Documenting the hit-and-run requires:
- Immediate police report
- Witness statements describing the vehicle and direction of travel
- Surveillance footage from nearby businesses
- Physical evidence (paint chips, vehicle parts, broken mirror) at the scene
Available Insurance Coverage
Pedestrian cases unlock coverage from multiple potential sources:
- The at-fault driver's liability policy
- Your own UM/UIM coverage (follows you as a pedestrian)
- MedPay coverage on your auto policy (regardless of fault)
- Health insurance for medical bills
- In wrongful death cases, life insurance and other survivor benefits
Common Atlanta Pedestrian Wreck Patterns
- Right-on-red collisions where a turning driver fails to look for pedestrians in the crosswalk
- Left-turn-across-crosswalk wrecks at signalized intersections
- Mid-block crossings on Buford Highway, Memorial Drive, and other wide arterials with limited safe crossing points
- Parking lot strikes — Buckhead and Lenox Square see these regularly
- Distracted driver incidents involving cell phone use
- Drunk driver incidents, especially in nightlife districts (Buckhead, Midtown, East Atlanta)
What to Do After a Pedestrian Strike
- Accept emergency medical care at the scene
- Get a police report — never let the driver talk you out of calling 911
- Photograph the scene, your injuries, the vehicle, and the driver's information once you are stable
- Identify witnesses and get their contact info
- Request preservation of any nearby business surveillance footage immediately (most retention is 7–14 days)

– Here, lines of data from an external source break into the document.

<file path="config.mk">
export PLATFORM = sky130hd
export DESIGN_NAME = mem_region_router
export DESIGN_NICKNAME = d
export VERILOG_FILES = /design/src/rtl/mem_region_pkg.sv /design/src/rtl/btn_sync_edge.sv /design/src/rtl/mem_region_router.sv
export SDC_FILE = /design/constraint.sdc
export NUM_CORES = 1
export LEC_CHECK = 0
export ABC_AREA = 1
export CAP_MARGIN = 25
export CORE_AREA = 2 2 109 111
export CTS_CLUSTER_SIZE = 14
export DETAILED_ROUTE_END_ITERATION = 8
export DIE_AREA = 0 0 111 113
export GPL_TIMING_DRIVEN = 1
export MAX_ROUTING_LAYER = met4
export PLACE_DENSITY = 0.66
export SLEW_MARGIN = 20
export SYNTH_ARGS = -nofsm -noshare
export SYNTH_HDL_FRONTEND = slang
export SYNTH_SLANG_ARGS = --single-unit
</file>
<file path="constraint.sdc">
create_clock -name CLK -period 2.6 [get_ports CLK]
set_input_delay 0.52 -clock CLK [delete_from_list [all_inputs] [get_ports CLK]]
set_output_delay 0.52 -clock CLK [all_outputs]
set_load 0.02 [all_outputs]
</file>
<file path="src/rtl/mem_region_pkg.sv">
// Shared types for the data-memory region router: region classes, MMIO word map
// and the read token carried through the load-latency pipeline.
package mem_region_pkg;

  typedef enum logic [1:0] {
    REG_GEN      = 2'd0,
    REG_IMG_BASE = 2'd1,
    REG_MMIO     = 2'd2,
    REG_UNMAPPED = 2'd3
  } region_e;

  localparam logic [1:0] MMIO_LED  = 2'd0;
  localparam logic [1:0] MMIO_BTN  = 2'd1;
  localparam logic [1:0] MMIO_EDGE = 2'd2;
  localparam logic [1:0] MMIO_ID   = 2'd3;

  localparam int TOKEN_SEL_W = 8;

  typedef struct packed {
    logic                   valid;
    logic [TOKEN_SEL_W-1:0] sel;
    logic [31:0]            mmio_rdata;
    logic                   unmapped;
  } rd_token_t;

  // Region 0 is the general bank, the next num_img selects are image banks and the
  // all-ones select is MMIO; anything left over between them is unmapped.
  function automatic region_e region_of(input int unsigned sel,
                                        input int unsigned num_img,
                                        input int unsigned sel_w);
    if (sel == 0) return REG_GEN;
    if (sel <= num_img) return REG_IMG_BASE;
    if (sel == (32'd1 << sel_w) - 32'd1) return REG_MMIO;
    return REG_UNMAPPED;
  endfunction

endpackage

</file>
<file path="src/rtl/btn_sync_edge.sv">
// Two-flop synchroniser for asynchronous button levels, followed by a delay flop
// so that a rising edge of the synchronised level produces a one-cycle pulse.
module btn_sync_edge
  import mem_region_pkg::*;
#(
  parameter int NUM_BTN = 4
) (
  input  logic               clk,
  input  logic               rst_n,
  input  logic [NUM_BTN-1:0] buttons,
  output logic [NUM_BTN-1:0] level,
  output logic [NUM_BTN-1:0] rise
);

  logic [NUM_BTN-1:0] meta;
  logic [NUM_BTN-1:0] sync;
  logic [NUM_BTN-1:0] prev;

  always_ff @(posedge clk or negedge rst_n) begin
    if (!rst_n) begin
      meta <= '0;
      sync <= '0;
      prev <= '0;
    end else begin
      meta <= buttons;
      sync <= meta;
      prev <= sync;
    end
  end

  assign level = sync;
  assign rise  = sync & ~prev;

endmodule

</file>
<file path="src/rtl/mem_region_router.sv">
// Data-memory region router: decodes the CPU load/store port onto a general bank,
// a row of 8-bit image banks and a small MMIO block, and realigns read data to the
// banks' registered latency.
module mem_region_router
  import mem_region_pkg::*;
#(
  parameter int NUM_IMG_BANKS = 6,
  parameter int SEL_W         = 3,
  parameter int SEL_LSB       = 16,
  parameter int GEN_ADDR_W    = 12,
  parameter int IMG_ADDR_W    = 16,
  parameter int RD_LAT        = 1,
  parameter int NUM_BTN       = 4
) (
  input  logic                       CLK,
  input  logic                       RST_n,
  input  logic                       req_i,
  input  logic                       wren_i,
  input  logic [31:0]                address_i,
  input  logic [31:0]                data_i,
  input  logic [3:0]                 be_i,
  output logic [31:0]                data_o,
  output logic                       rvalid_o,
  output logic                       err_o,
  output logic [GEN_ADDR_W-1:0]      gen_addr_o,
  output logic [31:0]                gen_data_o,
  output logic [3:0]                 gen_be_o,
  output logic                       gen_wren_o,
  input  logic [31:0]                gen_q_i,
  output logic [IMG_ADDR_W-1:0]      img_addr_o,
  output logic [7:0]                 img_data_o,
  output logic [NUM_IMG_BANKS-1:0]   img_wren_o,
  input  logic [8*NUM_IMG_BANKS-1:0] img_q_i,
  input  logic [NUM_BTN-1:0]         buttons_i,
  output logic [7:0]                 LEDs_o
);

  logic [SEL_W-1:0]   sel;
  logic [SEL_W-1:0]   img_idx;
  logic [1:0]         mmio_word;
  region_e            region;
  logic               mmio_we;
  logic [NUM_BTN-1:0] btn_level;
  logic [NUM_BTN-1:0] btn_rise;
  logic [NUM_BTN-1:0] edge_cap;
  logic [NUM_BTN-1:0] edge_clr;
  logic [7:0]         leds;
  logic [31:0]        mmio_rdata;
  logic               err_q;
  logic               unused_addr;

  assign sel         = address_i[SEL_LSB +: SEL_W];
  assign img_idx     = sel - SEL_W'(1);
  assign mmio_word   = address_i[3:2];
  assign region      = region_of(32'(sel), NUM_IMG_BANKS, SEL_W);
  assign unused_addr = ^address_i;

  assign gen_addr_o = address_i[GEN_ADDR_W-1:0];
  assign gen_data_o = data_i;
  assign gen_be_o   = be_i;
  assign img_addr_o = address_i[IMG_ADDR_W-1:0];
  assign img_data_o = data_i[7:0];

  always_comb begin
    gen_wren_o = 1'b0;
    img_wren_o = '0;
    mmio_we    = 1'b0;
    if (req_i && wren_i) begin
      case (region)
        REG_GEN:      gen_wren_o = 1'b1;
        REG_IMG_BASE: if (be_i[0]) img_wren_o = NUM_IMG_BANKS'(1) << img_idx;
        REG_MMIO:     mmio_we = 1'b1;
        default:      ;
      endcase
    end
  end

  btn_sync_edge #(
    .NUM_BTN (NUM_BTN)
  ) u_btn (
    .clk     (CLK),
    .rst_n   (RST_n),
    .buttons (buttons_i),
    .level   (btn_level),
    .rise    (btn_rise)
  );

  assign edge_clr = (mmio_we && mmio_word == MMIO_EDGE) ? data_i[NUM_BTN-1:0] : '0;

  // A fresh edge wins over a simultaneous write-one-to-clear so no press is lost.
  always_ff @(posedge CLK or negedge RST_n) begin
    if (!RST_n) begin
      leds     <= '0;
      edge_cap <= '0;
    end else begin
      if (mmio_we && mmio_word == MMIO_LED && be_i[0]) leds <= data_i[7:0];
      edge_cap <= (edge_cap & ~edge_clr) | btn_rise;
    end
  end

  assign LEDs_o = leds;

  always_comb begin
    mmio_rdata = '0;
    case (mmio_word)
      MMIO_LED:  mmio_rdata = {24'h0, leds};
      MMIO_BTN:  mmio_rdata = 32'(btn_level);
      MMIO_EDGE: mmio_rdata = 32'(edge_cap);
      default:   mmio_rdata = {16'h0, 8'(SEL_W), 8'(NUM_IMG_BANKS)};
    endcase
  end

  rd_token_t launch;
  rd_token_t pipe [RD_LAT];
  rd_token_t tail;

  always_comb begin
    launch            = '0;
    launch.valid      = req_i && !wren_i;
    launch.sel        = TOKEN_SEL_W'(sel);
    launch.unmapped   = (region == REG_UNMAPPED);
    launch.mmio_rdata = (region == REG_MMIO) ? mmio_rdata : '0;
  end

  // Token delay matches the banks' registered read latency, so gen_q_i/img_q_i are
  // live exactly when the matching token reaches the tail.
  always_ff @(posedge CLK or negedge RST_n) begin
    if (!RST_n) begin
      for (int i = 0; i < RD_LAT; i++) pipe[i] <= '0;
    end else begin
      pipe[0] <= launch;
      for (int i = 1; i < RD_LAT; i++) pipe[i] <= pipe[i-1];
    end
  end

  assign tail = pipe[RD_LAT-1];

  region_e                tail_region;
  logic [TOKEN_SEL_W-1:0] tail_idx;

  assign tail_region = region_of(32'(tail.sel), NUM_IMG_BANKS, SEL_W);
  assign tail_idx    = tail.sel - TOKEN_SEL_W'(1);

  always_comb begin
    rvalid_o = tail.valid;
    data_o   = '0;
    if (tail.valid && !tail.unmapped) begin
      case (tail_region)
        REG_GEN: data_o = gen_q_i;
        REG_IMG_BASE: begin
          for (int k = 0; k < NUM_IMG_BANKS; k++) begin
            if (tail_idx == TOKEN_SEL_W'(k)) data_o = {24'h0, img_q_i[8*k +: 8]};
          end
        end
        REG_MMIO: data_o = tail.mmio_rdata;
        default:  data_o = '0;
      endcase
    end
  end

  always_ff @(posedge CLK or negedge RST_n) begin
    if (!RST_n) err_q <= 1'b0;
    else        err_q <= req_i && (region == REG_UNMAPPED);
  end

  assign err_o = err_q;

endmodule
</file>
===== src/rtl/mul_pkg.sv =====
// Shared types and constants for the iterative shift-and-add multiplier.
package mul_pkg;

    localparam int unsigned MUL_W       = 32;
    localparam int unsigned MUL_LATENCY = MUL_W;

    typedef enum logic [1:0] {
        S_IDLE = 2'd0,
        S_RUN  = 2'd1,
        S_DONE = 2'd2
    } mul_state_t;

endpackage


===== src/rtl/shift_add_multiplier_if.sv =====
// Operand/result valid-ready bus of the multiplier.
interface shift_add_multiplier_if #(
    parameter int unsigned N = 32
);
    logic         in_valid;
    logic         in_ready;
    logic [N-1:0] a;
    logic [N-1:0] b;
    logic         out_valid;
    logic         out_ready;
    logic [N-1:0] product;

    modport master (
        output in_valid, a, b, out_ready,
        input  in_ready, out_valid, product
    );

    modport slave (
        input  in_valid, a, b, out_ready,
        output in_ready, out_valid, product
    );
endinterface


===== src/rtl/shift_left_logical.sv =====
// Logical left shift; supplies the partial product mcand << bit index.
module shift_left_logical #(
    parameter int unsigned N = 32
) (
    input  logic [N-1:0]         in,
    input  logic [$clog2(N)-1:0] shamt,
    output logic [N-1:0]         out
);
    assign out = in << shamt;
endmodule


===== src/rtl/shift_add_multiplier.sv =====
// Radix-2 shift-and-add multiplier, low N bits of a*b, fixed N-cycle latency.
module shift_add_multiplier
    import mul_pkg::*;
#(
    parameter int unsigned N = MUL_W
) (
    input  logic                 clk,
    input  logic                 rst,
    shift_add_multiplier_if.slave bus
);
    localparam int unsigned CW = $clog2(N);

    mul_state_t    state, state_d;
    logic [N-1:0]  acc, acc_d;
    logic [N-1:0]  mcand, mcand_d;
    logic [N-1:0]  mplier, mplier_d;
    logic [CW-1:0] count, count_d;
    logic [N-1:0]  partial;
    logic          in_ready_q;
    logic          out_valid_q;

    shift_left_logical #(.N(N)) u_shift (
        .in    (mcand),
        .shamt (count),
        .out   (partial)
    );

    // State and datapath registers; handshake flags follow the next state.
    always_ff @(posedge clk) begin
        if (rst) begin
            state       <= S_IDLE;
            acc         <= '0;
            mcand       <= '0;
            mplier      <= '0;
            count       <= '0;
            in_ready_q  <= 1'b1;
            out_valid_q <= 1'b0;
        end else begin
            state       <= state_d;
            acc         <= acc_d;
            mcand       <= mcand_d;
            mplier      <= mplier_d;
            count       <= count_d;
            in_ready_q  <= (state_d == S_IDLE);
            out_valid_q <= (state_d == S_DONE);
        end
    end

    always_comb begin
        state_d  = state;
        acc_d    = acc;
        mcand_d  = mcand;
        mplier_d = mplier;
        count_d  = count;
        case (state)
            S_IDLE: begin
                if (bus.in_valid) begin
                    mcand_d  = bus.a;
                    mplier_d = bus.b;
                    acc_d    = '0;
                    count_d  = '0;
                    state_d  = S_RUN;
                end
            end
            S_RUN: begin
                // Every bit is visited; no early exit keeps the latency fixed.
                if (mplier[count]) begin
                    acc_d = N'(acc + partial);
                end
                count_d = CW'(count + CW'(1));
                if (count == CW'(N - 1)) begin
                    state_d = S_DONE;
                end
            end
            S_DONE: begin
                if (bus.out_ready) begin
                    state_d = S_IDLE;
                end
            end
            default: state_d = S_IDLE;
        endcase
    end

    assign bus.in_ready  = in_ready_q;
    assign bus.out_valid = out_valid_q;
    assign bus.product   = acc;

endmodule


===== src/flat_wrapper.sv =====
// flat-port wrapper written by rule: the top's interface ports become plain ports
module shift_add_multiplier_flat import mul_pkg::*;
#(
    parameter int unsigned N = MUL_W
)
  (clk, rst, bus_in_valid, bus_a, bus_b, bus_out_ready, bus_in_ready, bus_out_valid, bus_product);
  shift_add_multiplier_if #(.N(N)) bus_i ();
  input  logic clk;
  input  logic rst;
  input wire logic [$bits(bus_i.in_valid)-1:0] bus_in_valid;
  input wire logic [$bits(bus_i.a)-1:0] bus_a;
  input wire logic [$bits(bus_i.b)-1:0] bus_b;
  input wire logic [$bits(bus_i.out_ready)-1:0] bus_out_ready;
  output wire logic [$bits(bus_i.in_ready)-1:0] bus_in_ready;
  output wire logic [$bits(bus_i.out_valid)-1:0] bus_out_valid;
  output wire logic [$bits(bus_i.product)-1:0] bus_product;
  assign bus_i.in_valid = bus_in_valid;
  assign bus_i.a = bus_a;
  assign bus_i.b = bus_b;
  assign bus_i.out_ready = bus_out_ready;
  assign bus_in_ready = bus_i.in_ready;
  assign bus_out_valid = bus_i.out_valid;
  assign bus_product = bus_i.product;
  shift_add_multiplier #(.N(N)) u_core (.clk(clk), .rst(rst), .bus(bus_i));
endmodule

===== config.mk =====
export PLATFORM = sky130hd
export DESIGN_NAME = shift_add_multiplier_flat
export DESIGN_NICKNAME = d
export VERILOG_FILES = /design/src/rtl/mul_pkg.sv /design/src/rtl/shift_add_multiplier_if.sv /design/src/rtl/shift_left_logical.sv /design/src/rtl/shift_add_multiplier.sv /design/src/flat_wrapper.sv
export SDC_FILE = /design/constraint.sdc
export NUM_CORES = 1
export LEC_CHECK = 0
export BUFFER_PORTS_ARGS = -buffer_cell sky130_fd_sc_hd__clkbuf_2
export CAP_MARGIN = 20
export CORE_MARGIN = 8
export CORE_UTILIZATION = 59
export DETAILED_ROUTE_END_ITERATION = 10
export HOLD_SLACK_MARGIN = 0.08
export PLACE_DENSITY = 0.92
export SKIP_LAST_GASP = 1
export SYNTH_ARGS = -nofsm -noshare
export SYNTH_HDL_FRONTEND = slang
export SYNTH_HIERARCHICAL = 1
export SYNTH_SLANG_ARGS = --single-unit

===== constraint.sdc =====
create_clock -name clk -period 5.2 [get_ports clk]
set_input_delay 0.78 -clock clk [delete_from_list [all_inputs] [get_ports clk]]
set_output_delay 0.78 -clock clk [all_outputs]
set_load 0.02 [all_outputs]

==> summary.md, run 1 <==
| Metric | Value |
|---|---|
| Outcome | `finished clean` |
| RSZ-0062 raised after global routing | `false` |
| CTS Hold Bufs | `0` |
| Site Rows | `40` |
| P_sw | `592 µW` |
| Max_cap viols | `0` |
| Worst slack, placed | `0.573 ns` |
| N_diodes | `0` |
| GRT overflow | `0` |
| Rel. slew slack | `about a third` |
| Routed length on met1 | `about 8.6 mm` |
| Hold Crit Start | `u_core/mcand[31]` |
| Fin cells | `1120` |
| Total Routing Usage GR | `23.8%` |
| First-pass GRT wire length | `roughly 32 mm` |
| Height of the die | `128 µm` |
| Clock Pin Slew Worst Setup and Hold Paths | `approximately 0.080 ns` |
| CP max stage cell | `dfxtp_2` |
| Post-route DRC | `0` |
| Worst-Margin Slew | `1.01 ns` |
| Fmax | `209 MHz` |
| Worst Path Arrival | `5.07 ns` |
| Dpl hpwl | `14.2 mm` |
| Total wire length | `19.2 mm` |
| Num CTS Buffers | `9` |
| Final hold vios | `0` |
| Final WS setup | `roughly 0.41 ns` |
| Hold_ws | `0.454 ns` |
| Routed vias/inst | `6.09` |
| Slew Viols, Final | `0` |
| Max incr delay on CP | `0.81 ns` |
| Post-synthesis mux area share | `16.5%` |
| Post-synthesis compound-gate area fraction | `a little over a fifth` |
| Post-synth cell types | `69` |
| R2R Setup Slk | `between 0.4 and 0.5 ns` |
| Period Utilization, post-route | `around 92%` |
| Area share of the largest cell type after synthesis | `28.6%` |
| Main synth FF type | `dfxtp_1` |
| Seq cells post-synth | `105` |
| EDFF count, synth | `0` |
| Yosys warning total | `6` |
| Worst EP required | `5.49 ns` |
| DR vias | `6817` |
| Die ar. | `about 16000 µm²` |
| FF-to-FF Start | `u_core/count[0]` |
| Ys async rst share | `0%` |
| Met3 WL | `1.14 mm` |
| Top-count cell post-synth | `nand2_1` |
| Final setup fails | `0` |
| WHS Endpoint | `u_core/mcand[31]` |
| CTS tree | `built` |
| Routed met2 length | `9.07 mm` |
| Initial Util | `60.9%` |
| DR WL/cell | `17.1 µm` |
| Max FO, Critical Path | `25` |
| Synth area leader | `dfxtp_1` |
| CP Capture Type | `flop` |
| P&R area growth vs syn | `10.6%` |
| Synth Area in Simple Gates | `19.7%` |
| Internal power | `1360 µW` |
| Post-cts resize count | `0` |
| Layout cell share with drive strength beyond 1 | `about a fifth` |
| Routed Antenna Nets | `0` |
| Clk_skew | `0.00989 ns` |
| Mapped Avg Cell Area | `8.33 µm²` |
| Tmin final | `4.79 ns` |
| Hold Crit Class | `flop to flop` |
| First-pass DRT Iterations | `5` |
| Cell Pwr Density | `240 nW/µm²` |
| Area contributors post-synth | `dfxtp_1 (29%), nand2_1 (9.4%), mux4_2 (8.6%), a21oi_1 (7.5%), ha_1 (5.6%)` |
| RD Place Congestion | `1.05` |
| TritonCTS Sinks | `105` |
| Kind of critical path | `flop to flop` |
| Main combinational cell family by area after synthesis | `compound AO/OA/AOI/OAI gates` |
| Hold path depth | `2` |
| Vias in the first global route | `6567` |
| Post-Synthesis Cells | `881` |
| Sequential share of the synthesized area | `between 20 and 30%` |
| Synthesized Nets | `~1000` |
| Combinational Power Share | `19.0%` |
| Clock buffer depth | `2` |
| Post-CTS Setup Inserts | `0` |
| Die X | `128 µm` |
| Leak | `0.00342 µW` |
| Clk_lat worst skew | `0.37 ns` |
| Top Metal Used | `met4` |
| CTS root buf | `clkbuf_16` |
| Crit-path leading delay family | `compound AO/OA/AOI/OAI gates` |
| Commonest cells post-synth | `nand2_1 (183), a21oi_1 (110), dfxtp_1 (105), nor2_1 (67), clkbuf_1 (35)` |
| Io pins | `102` |
| Placed insts | `1104` |
| Detailed Route Iter0 Violations | `roughly 720` |
| Worst Reg-to-Reg Cells | `14` |
| Synth Area in XOR/XNOR | `2.15%` |
| Worst-path cell chain | `buf_4 -> mux4_2 -> a22oi_1 -> o211ai_1 -> ha_1 -> a21oi_1 -> o21ai_0 -> or2_2 -> a311oi_1 -> nor2_1 -> a41o_1 -> nor4b_1 -> o21ai_0 -> a22oi_1` |
| Clock group share of total power | `a little over a third` |
| Core ar. | `12100 µm²` |
| Largest net degree at the start of global routing | `68` |
| Switching part of the total | `30.4%` |
| Initial antenna violation count | `0` |
| Startpoint types | `flop` |
| Max VDD drop | `0.156 mV` |
| R2R Path End | `u_core/bus.product[31]` |
| Nets | `between 1k and 1.5k` |
| Post-Syn Area | `7340 µm²` |
| Post-Synth Adder-Cell Area | `5.90%` |
| Sequential fraction of design power | `45.4%` |
| Total negative slack | `0 ns` |
| Port bufs | `between 100 and 150` |
| CP Buf/Inv Count | `1` |
| H-tree depth | `3` |
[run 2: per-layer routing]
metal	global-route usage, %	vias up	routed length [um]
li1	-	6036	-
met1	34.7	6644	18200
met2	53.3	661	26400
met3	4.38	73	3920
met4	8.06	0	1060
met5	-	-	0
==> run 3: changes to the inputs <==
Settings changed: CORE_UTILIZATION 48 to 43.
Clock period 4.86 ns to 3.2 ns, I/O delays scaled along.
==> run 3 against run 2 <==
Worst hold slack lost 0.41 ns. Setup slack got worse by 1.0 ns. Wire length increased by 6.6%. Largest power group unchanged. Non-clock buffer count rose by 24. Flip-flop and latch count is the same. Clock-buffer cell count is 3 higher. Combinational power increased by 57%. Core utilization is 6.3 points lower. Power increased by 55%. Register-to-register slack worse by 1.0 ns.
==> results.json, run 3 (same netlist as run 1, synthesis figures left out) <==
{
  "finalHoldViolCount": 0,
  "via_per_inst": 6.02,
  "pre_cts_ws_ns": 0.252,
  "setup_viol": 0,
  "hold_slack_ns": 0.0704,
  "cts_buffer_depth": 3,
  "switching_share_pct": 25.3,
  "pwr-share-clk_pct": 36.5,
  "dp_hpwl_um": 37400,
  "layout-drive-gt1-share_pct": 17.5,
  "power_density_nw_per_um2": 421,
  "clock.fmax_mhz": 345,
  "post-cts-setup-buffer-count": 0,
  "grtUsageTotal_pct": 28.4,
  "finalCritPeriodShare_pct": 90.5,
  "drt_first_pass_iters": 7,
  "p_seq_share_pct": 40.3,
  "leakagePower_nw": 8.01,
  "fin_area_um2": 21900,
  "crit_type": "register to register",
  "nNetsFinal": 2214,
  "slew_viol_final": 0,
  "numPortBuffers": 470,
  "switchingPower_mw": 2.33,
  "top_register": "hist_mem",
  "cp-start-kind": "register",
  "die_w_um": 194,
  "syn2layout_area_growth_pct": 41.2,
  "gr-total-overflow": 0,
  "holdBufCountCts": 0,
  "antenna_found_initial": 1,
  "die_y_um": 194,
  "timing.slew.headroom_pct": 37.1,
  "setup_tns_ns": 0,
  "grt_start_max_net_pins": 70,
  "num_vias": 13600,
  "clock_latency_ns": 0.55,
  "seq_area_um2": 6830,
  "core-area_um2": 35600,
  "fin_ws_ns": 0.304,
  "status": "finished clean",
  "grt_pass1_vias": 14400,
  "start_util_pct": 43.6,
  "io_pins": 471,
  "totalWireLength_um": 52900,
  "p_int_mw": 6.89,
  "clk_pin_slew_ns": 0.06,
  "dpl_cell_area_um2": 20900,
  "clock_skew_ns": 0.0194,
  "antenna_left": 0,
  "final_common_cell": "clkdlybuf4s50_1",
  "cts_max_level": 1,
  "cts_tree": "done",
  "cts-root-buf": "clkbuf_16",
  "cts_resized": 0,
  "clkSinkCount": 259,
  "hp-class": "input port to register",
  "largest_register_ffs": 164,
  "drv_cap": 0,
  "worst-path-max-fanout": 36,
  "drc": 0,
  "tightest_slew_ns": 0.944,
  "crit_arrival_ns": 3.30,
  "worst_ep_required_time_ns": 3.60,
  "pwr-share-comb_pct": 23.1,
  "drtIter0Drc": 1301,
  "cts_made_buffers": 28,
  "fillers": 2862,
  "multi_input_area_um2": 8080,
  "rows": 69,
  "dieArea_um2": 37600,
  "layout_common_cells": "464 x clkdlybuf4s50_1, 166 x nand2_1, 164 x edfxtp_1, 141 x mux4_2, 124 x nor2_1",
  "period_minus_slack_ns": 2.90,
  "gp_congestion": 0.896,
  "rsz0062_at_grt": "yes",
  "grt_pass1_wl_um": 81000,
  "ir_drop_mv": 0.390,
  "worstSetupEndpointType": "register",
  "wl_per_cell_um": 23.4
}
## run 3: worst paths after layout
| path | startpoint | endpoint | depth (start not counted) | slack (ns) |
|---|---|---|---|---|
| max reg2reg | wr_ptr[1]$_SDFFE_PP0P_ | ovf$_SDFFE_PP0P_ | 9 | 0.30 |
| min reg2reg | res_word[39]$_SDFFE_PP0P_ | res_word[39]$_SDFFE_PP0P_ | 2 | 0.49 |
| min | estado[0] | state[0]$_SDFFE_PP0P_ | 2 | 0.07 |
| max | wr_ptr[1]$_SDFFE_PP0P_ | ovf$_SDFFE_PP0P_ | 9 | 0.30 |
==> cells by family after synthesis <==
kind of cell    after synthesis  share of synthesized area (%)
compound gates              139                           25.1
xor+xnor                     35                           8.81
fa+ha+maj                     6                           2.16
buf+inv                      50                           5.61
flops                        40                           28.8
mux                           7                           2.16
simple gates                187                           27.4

- Refuse to give recorded statements to insurance adjusters
- Hire a personal injury attorney with pedestrian case experience
The Bottom Line
Pedestrian cases in Atlanta combine high injury severity, frequent comparative-fault disputes, and chronic insurance underpayment. The cases that recover full value are the ones built on hard liability evidence — surveillance footage, eyewitness testimony, reconstruction analysis — gathered in the first weeks after the incident, before footage is overwritten and witnesses scatter.